The sudden forced positivity present all over the internet, made me want to puke. Because, instead of making us acknowledge our raw insecurities, Instagrammers and YouTubers were talking about embracing our flaws and other body positivity ish. I mean, they did nothing wrong, but I feel that starting to love who we are, is a constructive process. You cannot wake up today and start loving your fat thighs when the day before, you were crying over them.

It’s a contradictory world we live in. At times, people portray surgery to be “in”. Other times, they want us to use that magical face product to embrace our natural side. I felt lost and desperate because I did not conform to any popular beauty standard. But, the complexity of it all, kind of hit me. I realized that we all had something in common: we craved the feeling of being wanted and accepted by the society…the feeling of wanting to conform to the society’s muddled, and at the same time, “square” rules.

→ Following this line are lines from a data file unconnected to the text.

**src/verilog/pe_pkg.sv**
```systemverilog
`default_nettype none

package pe_pkg;

    localparam int screen_width = 240;
    localparam logic [7:0] last_vcount = 8'd227;

    // Sources 0 to 3 are the backgrounds.
    typedef logic [2:0] layer_id_t;

    localparam layer_id_t layer_obj = 3'd4;
    localparam layer_id_t layer_backdrop = 3'd5;

    typedef struct packed {
        logic [7:0] index;   // Zero is transparent.
        logic [1:0] prio;
    } bg_entry_t;

    typedef struct packed {
        logic [7:0] index;
        logic [1:0] prio;
        logic       semi;
    } obj_entry_t;

    typedef struct packed {
        bg_entry_t [3:0] bg;
        obj_entry_t      obj;
    } layer_pix_t;

    typedef struct packed {
        logic [3:0] bg;
        logic       obj;
        logic       effects;
    } layer_mask_t;

    typedef struct packed {
        logic [7:0] x1;
        logic [7:0] x2;
        logic [7:0] y1;
        logic [7:0] y2;
    } win_rect_t;

    typedef struct packed {
        logic [3:0] bg;
        logic       obj;
        logic       win0;
        logic       win1;
    } disp_ctrl_t;

    typedef struct packed {
        win_rect_t   win0;
        win_rect_t   win1;
        layer_mask_t in0_mask;
        layer_mask_t in1_mask;
        layer_mask_t out_mask;
    } win_ctrl_t;

    typedef struct packed {
        layer_id_t  layer;
        logic [7:0] index;
        logic       is_obj;
    } layer_choice_t;

    // Backdrop reads bg palette entry 0.
    localparam layer_choice_t backdrop_choice = '{
        layer: layer_backdrop,
        index: 8'd0,
        is_obj: 1'b0
    };

    typedef struct packed {
        logic [14:0] color0;
        logic [14:0] color1;
        layer_id_t   layer0;
        layer_id_t   layer1;
        logic        effects_en;
        logic        obj_semi;
    } pe_pixel_t;

endpackage: pe_pkg

`default_nettype wire

```
**src/verilog/pe_window.sv**
```systemverilog
`default_nettype none

module pe_window (
    input wire [7:0] col,
    input wire [7:0] row,
    input wire pe_pkg::disp_ctrl_t disp,
    input wire pe_pkg::win_ctrl_t win,
    output pe_pkg::layer_mask_t mask
);
    import pe_pkg::*;

    logic in_win0;
    logic in_win1;
    logic any_win;

    // Half-open range on both axes.
    function automatic logic in_rect(
        input win_rect_t  r,
        input logic [7:0] x,
        input logic [7:0] y
    );
        logic in_x;
        logic in_y;
        in_x = (x >= r.x1) && (x < r.x2);
        in_y = (y >= r.y1) && (y < r.y2);
        return in_x && in_y;
    endfunction

    assign in_win0 = disp.win0 && in_rect(win.win0, col, row);
    assign in_win1 = disp.win1 && in_rect(win.win1, col, row);
    assign any_win = disp.win0 || disp.win1;

    // Window 0 takes precedence over window 1.
    always_comb begin
        if (!any_win) begin
            mask = '1;  // No windows, everything on.
        end else if (in_win0) begin
            mask = win.in0_mask;
        end else if (in_win1) begin
            mask = win.in1_mask;
        end else begin
            mask = win.out_mask;
        end
    end

endmodule: pe_window

`default_nettype wire

```
**src/verilog/pe_layer_select.sv**
```systemverilog
`default_nettype none

module pe_layer_select (
    input wire pe_pkg::layer_pix_t pix,
    input wire pe_pkg::disp_ctrl_t disp,
    input wire pe_pkg::layer_mask_t mask,
    output pe_pkg::layer_choice_t first,
    output pe_pkg::layer_choice_t second
);
    import pe_pkg::*;

    // Candidate slot order doubles as the tie-break order.
    logic [4:0]    cand_vis;
    logic [1:0]    cand_prio [5];
    layer_choice_t cand [5];

    logic       found1;
    logic       found2;
    logic [2:0] sel1;
    logic [2:0] sel2;

    always_comb begin
        cand_vis[0] = (pix.obj.index != 8'd0) && disp.obj && mask.obj;
        cand_prio[0] = pix.obj.prio;
        cand[0] = '{layer: layer_obj, index: pix.obj.index, is_obj: 1'b1};
        for (int i = 0; i < 4; i++) begin
            cand_vis[i + 1] = (pix.bg[i].index != 8'd0) && disp.bg[i] && mask.bg[i];
            cand_prio[i + 1] = pix.bg[i].prio;
            cand[i + 1] = '{
                layer: layer_id_t'(i),
                index: pix.bg[i].index,
                is_obj: 1'b0
            };
        end
    end

    // Strict compare keeps the earlier slot on a tie.
    always_comb begin
        found1 = 1'b0;
        sel1 = '0;
        for (int i = 0; i < 5; i++) begin
            if (cand_vis[i] && (!found1 || cand_prio[i] < cand_prio[sel1])) begin
                found1 = 1'b1;
                sel1 = 3'(i);
            end
        end

        found2 = 1'b0;
        sel2 = '0;
        for (int i = 0; i < 5; i++) begin
            if (cand_vis[i] && (3'(i) != sel1)
                    && (!found2 || cand_prio[i] < cand_prio[sel2])) begin
                found2 = 1'b1;
                sel2 = 3'(i);
            end
        end
    end

    assign first = found1 ? cand[sel1] : backdrop_choice;
    assign second = found2 ? cand[sel2] : backdrop_choice;

    // Only the backdrop may fill both ranks.
    a_distinct_ranks: assert final (
        $isunknown(pix)
        || (first.layer == layer_backdrop)
        || (first.layer != second.layer)
    );

endmodule: pe_layer_select

`default_nettype wire

```
**src/verilog/priority_eval.sv**
```systemverilog
`default_nettype none

module priority_eval (
    input wire clock,
    input wire rst_n,
    input wire pe_pkg::layer_pix_t in_pix,
    input wire pe_pkg::disp_ctrl_t disp,
    input wire pe_pkg::win_ctrl_t win,
    input wire [7:0] vcount,
    input wire [7:0] col,
    input wire load_pixel,
    input wire send_address_1,
    input wire send_address_2,
    input wire read_data_1,
    input wire read_data_2,
    input wire [31:0] bg_pal_data,
    input wire [31:0] obj_pal_data,
    output logic [7:0] pal_addr,
    output pe_pkg::pe_pixel_t out_pix
);
    import pe_pkg::*;

    layer_pix_t    pix_q;
    logic [7:0]    col_q;
    logic [7:0]    row;
    layer_mask_t   mask;
    layer_choice_t first;
    layer_choice_t second;
    layer_choice_t second_q;
    logic          addr_is_obj;
    logic          addr_is_obj_q;
    logic [14:0]   pal_color;

    // Window row runs one line ahead of vcount.
    assign row = (vcount == last_vcount) ? 8'd0 : vcount + 8'd1;

    always_ff @(posedge clock) begin
        if (load_pixel) begin
            pix_q <= in_pix;
            col_q <= col;  // Counter moves on after the transfer.
        end
    end

    pe_window window0 (
        .col(col_q),
        .row,
        .disp,
        .win,
        .mask
    );

    pe_layer_select select0 (
        .pix(pix_q),
        .disp,
        .mask,
        .first,
        .second
    );

    always_comb begin
        if (send_address_1) begin
            pal_addr = first.index;
            addr_is_obj = first.is_obj;
        end else if (send_address_2) begin
            pal_addr = second_q.index;
            addr_is_obj = second_q.is_obj;
        end else begin
            pal_addr = 8'd0;
            addr_is_obj = 1'b0;
        end
    end

    // Data comes back a cycle after the address.
    always_ff @(posedge clock or negedge rst_n) begin
        if (!rst_n) begin
            addr_is_obj_q <= 1'b0;
        end else begin
            addr_is_obj_q <= addr_is_obj;
        end
    end

    assign pal_color = addr_is_obj_q ? obj_pal_data[14:0] : bg_pal_data[14:0];

    always_ff @(posedge clock) begin
        if (send_address_1) begin
            second_q <= second;
            out_pix.layer0 <= first.layer;
            out_pix.layer1 <= second.layer;
            out_pix.effects_en <= mask.effects;
            out_pix.obj_semi <= first.is_obj && pix_q.obj.semi;
        end
        if (read_data_1) begin
            out_pix.color0 <= pal_color;
        end
        if (read_data_2) begin
            out_pix.color1 <= pal_color;
        end
    end

endmodule: priority_eval

`default_nettype wire

```
**src/verilog/pe_fsm.sv**
```systemverilog
`default_nettype none

module pe_fsm (
    input wire clock,
    input wire rst_n,
    input wire in_valid,
    input wire out_ready,
    output logic in_ready,
    output logic out_valid,
    output logic load_pixel,
    output logic send_address_1,
    output logic send_address_2,
    output logic read_data_1,
    output logic read_data_2,
    output logic [7:0] col
);
    import pe_pkg::*;

    typedef enum logic [2:0] {
        st_idle,
        st_addr1,
        st_addr2,
        st_read2,
        st_out
    } state_t;

    state_t state;
    state_t state_next;

    always_comb begin
        state_next = state;
        case (state)
            st_idle: begin
                if (in_valid) begin
                    state_next = st_addr1;
                end
            end
            st_addr1: state_next = st_addr2;
            st_addr2: state_next = st_read2;
            st_read2: state_next = st_out;
            st_out: begin
                if (out_ready) begin
                    state_next = st_idle;
                end
            end
            default: state_next = st_idle;
        endcase
    end

    always_ff @(posedge clock or negedge rst_n) begin
        if (!rst_n) begin
            state <= st_idle;
            col <= 8'd0;
        end else begin
            state <= state_next;
            if (load_pixel) begin
                col <= (col == 8'(screen_width - 1)) ? 8'd0 : col + 8'd1;
            end
        end
    end

    assign in_ready = (state == st_idle);
    assign load_pixel = in_ready && in_valid;
    assign send_address_1 = (state == st_addr1);
    assign send_address_2 = (state == st_addr2);
    assign read_data_1 = (state == st_addr2);  // First colour lands with second address.
    assign read_data_2 = (state == st_read2);
    assign out_valid = (state == st_out);

    a_out_held: assert property (@(posedge clock) disable iff (!rst_n)
        out_valid && !out_ready |=> out_valid);

    // One phase strobe per cycle.
    a_one_strobe: assert property (@(posedge clock) disable iff (!rst_n)
        $onehot0({load_pixel, send_address_1, send_address_2, read_data_2}));

    a_fetch_order: assert property (@(posedge clock) disable iff (!rst_n)
        load_pixel |=> send_address_1 ##1 (send_address_2 && read_data_1)
            ##1 read_data_2 ##1 out_valid);

endmodule: pe_fsm

`default_nettype wire

```
**src/verilog/pe_top.sv**
```systemverilog
`default_nettype none

module pe_top (
    input wire clock,
    input wire rst_n,
    input wire pe_pkg::layer_pix_t in_pix,
    input wire in_valid,
    output logic in_ready,
    output pe_pkg::pe_pixel_t out_pix,
    output logic out_valid,
    input wire out_ready,
    input wire pe_pkg::disp_ctrl_t disp,
    input wire pe_pkg::win_ctrl_t win,
    input wire [7:0] vcount,
    output logic [7:0] bg_pal_addr,
    output logic [7:0] obj_pal_addr,
    input wire [31:0] bg_pal_data,
    input wire [31:0] obj_pal_data
);

    logic       load_pixel;
    logic       send_address_1;
    logic       send_address_2;
    logic       read_data_1;
    logic       read_data_2;
    logic [7:0] col;
    logic [7:0] pal_addr;

    // Both palettes see the same index.
    assign bg_pal_addr = pal_addr;
    assign obj_pal_addr = pal_addr;

    pe_fsm fsm (
        .clock,
        .rst_n,
        .in_valid,
        .out_ready,
        .in_ready,
        .out_valid,
        .load_pixel,
        .send_address_1,
        .send_address_2,
        .read_data_1,
        .read_data_2,
        .col
    );

    priority_eval datapath (
        .clock,
        .rst_n,
        .in_pix,
        .disp,
        .win,
        .vcount,
        .col,
        .load_pixel,
        .send_address_1,
        .send_address_2,
        .read_data_1,
        .read_data_2,
        .bg_pal_data,
        .obj_pal_data,
        .pal_addr,
        .out_pix
    );

endmodule: pe_top

`default_nettype wire

```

At the end of the day, rules are subject to evolution and change. Flat booties were once considered beautiful. Maybe tomorrow your cute fatty belly will be trending. The thing is, shaping your mind into loving your body, regardless of its size, is important. You want to get that nose surgery to feel less insecure, go get it. But, ask yourself a million times why you want to do it. If it’s to please others’ eyes, then it’s a waste of time, money, energy, and health. Receiving approvals from people is all cute and fun at first. But, once they start disapproving your choices, you’ll get hurt. So, no matter what, change for you, and only you, because in any way, our uniqueness is going to create unfounded judgments.

 

Art piece: Modigliani

A little background story. When I was 13 years old, our art teacher asked us to draw a self-portrait inspired by Amedeo Modigliani’s style. At the time, I was extremely uncomfortable with his art. I thought that the elongation of necks and faces were completely odd and I kind of made my self-portrait more realistic than I was asked to do. I do not remember getting a good grade for the piece of art I made, but here I am now, admiring and enjoying the raw and freakish art pieces of this man.